The problem of properly sealing a Wankel engine's moving parts is a tough one. While piston engines use multiple springy steel rings for sealing their round pistons against the round cylinders, and get reasonably good results from this simple and age-old technology, the problem is much harder in the Wankel. There are long, flat edges to be sealed. The corners formed by the apex seals and the rotor-to-wall seals are particularly hard to get airtight. And bad sealing not only makes an engine loose power, and burn more fuel, but it also causes lots of additional pollution - something that is unacceptable in today's world.

Fortunately the technology has brought great advances in this field. In the 1950s it was still very common that the Wankel cars failed because of broken seals, but nowadays some companies specializing in sealing have demonstrated Wankel engines that run almost forever without such breakdowns. So today it all boils down to Wankel seals being more costly than piston rings, but they are approaching the same level of reliability and effectiveness.

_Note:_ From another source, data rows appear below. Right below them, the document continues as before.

<file path="src/design/msc_pkg.sv">
// package: register map, field layout and decode tables of the startup configuration word
package msc_pkg;
    // ==========================================================
    // register map
    localparam logic [7:0] CFG_WORD_OFS = 8'h84;
    localparam logic [7:0] STATUS_OFS = 8'h88;
    localparam logic [31:0] CFG_WORD_RST = 32'h0000_0000;
    localparam logic [31:0] BAD_ADDR_DATA = 32'h0000_0000;
    // ==========================================================
    // field positions
    localparam int PARITY_BIT = 31;
    localparam int METHOD_LSB = 29;
    localparam int RAMP_LSB = 25;
    localparam int ALIGN_LSB = 21;
    localparam int ILIM_LSB = 17;
    localparam int PROBE_LSB = 14;
    localparam logic [3:0] RAMP_NO_LIMIT = 4'hf;
    // ==========================================================
    // start methods
    typedef enum logic [1:0] {
        MSC_SINGLE_ALIGN,
        MSC_DOUBLE_ALIGN,
        MSC_POSITION_PROBE,
        MSC_SLOW_FIRST_CYCLE
    } msc_method_t;
    // ==========================================================
    // decode tables: ramp in 0.1 A/s, time in ms, current in mA, rate in Hz
    localparam logic [15:0] RAMP_TBL [16] = '{16'h0001, 16'h000a, 16'h0032, 16'h0064,
        16'h0096, 16'h00fa, 16'h01f4, 16'h03e8, 16'h05dc, 16'h07d0, 16'h09c4,
        16'h1388, 16'h2710, 16'h4e20, 16'hc350, 16'h0000};
    localparam logic [13:0] ALIGN_TBL [16] = '{14'h000a, 14'h0032, 14'h0064, 14'h00c8,
        14'h012c, 14'h0190, 14'h01f4, 14'h02ee, 14'h03e8, 14'h05dc, 14'h07d0,
        14'h0bb8, 14'h0fa0, 14'h1388, 14'h1d4c, 14'h2710};
    localparam logic [13:0] ILIM_TBL [16] = '{14'h007d, 14'h00fa, 14'h01f4, 14'h03e8,
        14'h05dc, 14'h07d0, 14'h09c4, 14'h0bb8, 14'h0dac, 14'h0fa0, 14'h1194,
        14'h1388, 14'h157c, 14'h1770, 14'h1b58, 14'h1f40};
    localparam logic [13:0] PROBE_TBL [8] = '{14'h0032, 14'h0064, 14'h00fa, 14'h01f4,
        14'h03e8, 14'h07d0, 14'h1388, 14'h2710};
endpackage

</file>
<file path="src/design/msc_cfg_if.sv">
// interface: config word passed from the register bank to the decoder, decoded start settings passed back
`timescale 1ns/10ps
interface msc_cfg_if;
    logic [31:0] word;
    msc_pkg::msc_method_t method;
    logic [15:0] ramp;
    logic no_limit;
    logic [13:0] align_ms;
    logic [13:0] ilim_ma;
    logic [13:0] probe_hz;
    modport src (output word, input method, ramp, no_limit, align_ms, ilim_ma, probe_hz);
    modport dec (input word, output method, ramp, no_limit, align_ms, ilim_ma, probe_hz);
endinterface

</file>
<file path="src/design/msc_startup_cfg.sv">
// module: startup configuration word register with decoded start settings
//
// Notes on behaviour
// - bit 31 is a read/write parity bit, reset zero, stored only.
// - bits 30:29 pick single align, double align, position probe or slow first cycle.
// - bits 28:25 pick current ramp 0.1 to 5000 A/s; code f means no limit.
// - bits 24:21 pick align time, 10 ms up to 10 s.
// - bits 20:17 pick align or slow-cycle current cap, 0.125 to 8.0 A.
// - bits 16:14 pick position probe tick rate, 50 to 10000 Hz.
`timescale 1ns/10ps
module msc_startup_cfg (
    input wire logic clock_i,
    input wire logic nrst_i,
    input wire logic [7:0] addr_i,
    input wire logic [31:0] wdata_i,
    input wire logic wr_i,
    input wire logic rd_i,
    output logic [31:0] rdata_o,
    output logic [31:0] startup_config_word_o,
    output logic [1:0] start_method_select_o,
    output logic [15:0] ramp_rate_o,
    output logic ramp_unlimited_o,
    output logic [13:0] align_time_ms_o,
    output logic [13:0] start_phase_current_cap_o,
    output logic [13:0] position_probe_tick_rate_o,
    output logic probe_selected_o
);
    // ==========================================================
    // register bank
    logic [31:0] cfg_q;
    logic [31:0] rdata_q;
    wire cfg_hit = (addr_i == msc_pkg::CFG_WORD_OFS);
    wire sts_hit = (addr_i == msc_pkg::STATUS_OFS);
    wire cfg_wr = wr_i && cfg_hit;
    wire [31:0] cfg_d = cfg_wr ? wdata_i : cfg_q;
    msc_cfg_if cfg_bus ();
    assign cfg_bus.word = cfg_q;
    msc_field_decode u_decode (
        .cfg(cfg_bus)
    );
    // status: method code and unlimited flag as decoded now
    wire [31:0] sts_word = {29'h0, cfg_bus.no_limit, cfg_bus.method};
    wire [31:0] rd_mux = cfg_hit ? cfg_q : (sts_hit ? sts_word : msc_pkg::BAD_ADDR_DATA);

    always_ff @(posedge clock_i or negedge nrst_i) begin
        if (!nrst_i) begin
            cfg_q <= msc_pkg::CFG_WORD_RST;
        end else begin
            cfg_q <= cfg_d;
        end
    end

    // read data valid only in the cycle after the strobe
    always_ff @(posedge clock_i or negedge nrst_i) begin
        if (!nrst_i) begin
            rdata_q <= 32'h0000_0000;
        end else begin
            rdata_q <= rd_i ? rd_mux : 32'h0000_0000;
        end
    end
    assign rdata_o = rdata_q;

    // ==========================================================
    // registered decoded outputs, one cycle behind the word
    always_ff @(posedge clock_i or negedge nrst_i) begin
        if (!nrst_i) begin
            // reset values are the decode of the all-zero reset word
            startup_config_word_o <= msc_pkg::CFG_WORD_RST;
            start_method_select_o <= msc_pkg::MSC_SINGLE_ALIGN;
            ramp_rate_o <= msc_pkg::RAMP_TBL[0];
            ramp_unlimited_o <= 1'b0;
            align_time_ms_o <= msc_pkg::ALIGN_TBL[0];
            start_phase_current_cap_o <= msc_pkg::ILIM_TBL[0];
            position_probe_tick_rate_o <= msc_pkg::PROBE_TBL[0];
            probe_selected_o <= 1'b0;
        end else begin
            startup_config_word_o <= cfg_q;
            start_method_select_o <= cfg_bus.method;
            ramp_rate_o <= cfg_bus.ramp;
            ramp_unlimited_o <= cfg_bus.no_limit;
            align_time_ms_o <= cfg_bus.align_ms;
            start_phase_current_cap_o <= cfg_bus.ilim_ma;
            position_probe_tick_rate_o <= cfg_bus.probe_hz;
            probe_selected_o <= (cfg_bus.method == msc_pkg::MSC_POSITION_PROBE);
        end
    end
endmodule

</file>
<file path="src/design/msc_field_decode.sv">
// module: combinational lookup of the start fields into physical values
`timescale 1ns/10ps
module msc_field_decode (
    msc_cfg_if.dec cfg
);
    // ==========================================================
    // field slices
    wire [1:0] method_code = cfg.word[msc_pkg::METHOD_LSB +: 2];
    wire [3:0] ramp_code = cfg.word[msc_pkg::RAMP_LSB +: 4];
    wire [3:0] align_code = cfg.word[msc_pkg::ALIGN_LSB +: 4];
    wire [3:0] ilim_code = cfg.word[msc_pkg::ILIM_LSB +: 4];
    wire [2:0] probe_code = cfg.word[msc_pkg::PROBE_LSB +: 3];
    assign cfg.method = msc_pkg::msc_method_t'(method_code);
    assign cfg.ramp = msc_pkg::RAMP_TBL[ramp_code];
    // top code means unlimited; table holds zero there
    assign cfg.no_limit = (ramp_code == msc_pkg::RAMP_NO_LIMIT);
    assign cfg.align_ms = msc_pkg::ALIGN_TBL[align_code];
    assign cfg.ilim_ma = msc_pkg::ILIM_TBL[ilim_code];
    assign cfg.probe_hz = msc_pkg::PROBE_TBL[probe_code];
endmodule

</file>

Another matter is fuel efficiency. If you take a certain amount of fuel, and burn it, you get a certain amount of energy, which can be removed from the burned mass as heat, or as mechanical power through expansion. In a real engine, both things happen, and the ratio between the two defines the fuel efficiency. In the interest of good efficiency, as much energy as possible should be removed by expansion. So it is in the interest of fuel efficiency that the combustion chamber be as closely spherical as possible, thus minimizing the conductive surfaces for a certain amount of enclosed volume. This ideal is approached reasonably well by the piston engine with properly shaped pistons tops and cylinder heads, but the Wankel is very far from this! Its long, thin combustion chamber, having lots of surface, really sucks the heat out of the working gases, producing severe losses. The Wankel is inherently inferior to the piston engine in fuel efficiency matters, because of this fact.

The only way a Wankel could approach a piston engine in efficiency would be by using materials that either are thermally nonconductive (impossible for now), or by operating the entire engine at such a temperature that little heat is extracted from the gases. We do have metals now that can work hot enough, but we do not have proper lubricants. All present-day engines are temperature-limited by the available lubricants. And when higher-temperature lubricants become available, they will first benefit piston engines, since these expose no sliding surfaces to the gases at the moment of highest compression, while Wankel engines do. Wankels would need much better lubricants than piston engines, to improve efficiency by the path of running hotter.

For the time being, the Wankel is a novelty, that can be rightfully applied in places where its specific advantages outweigh its disadvantages, but the great mass of internal combustion engines will keep employing pistons. And I will keep looking for a nice plane that deserves being powered by my Wankel!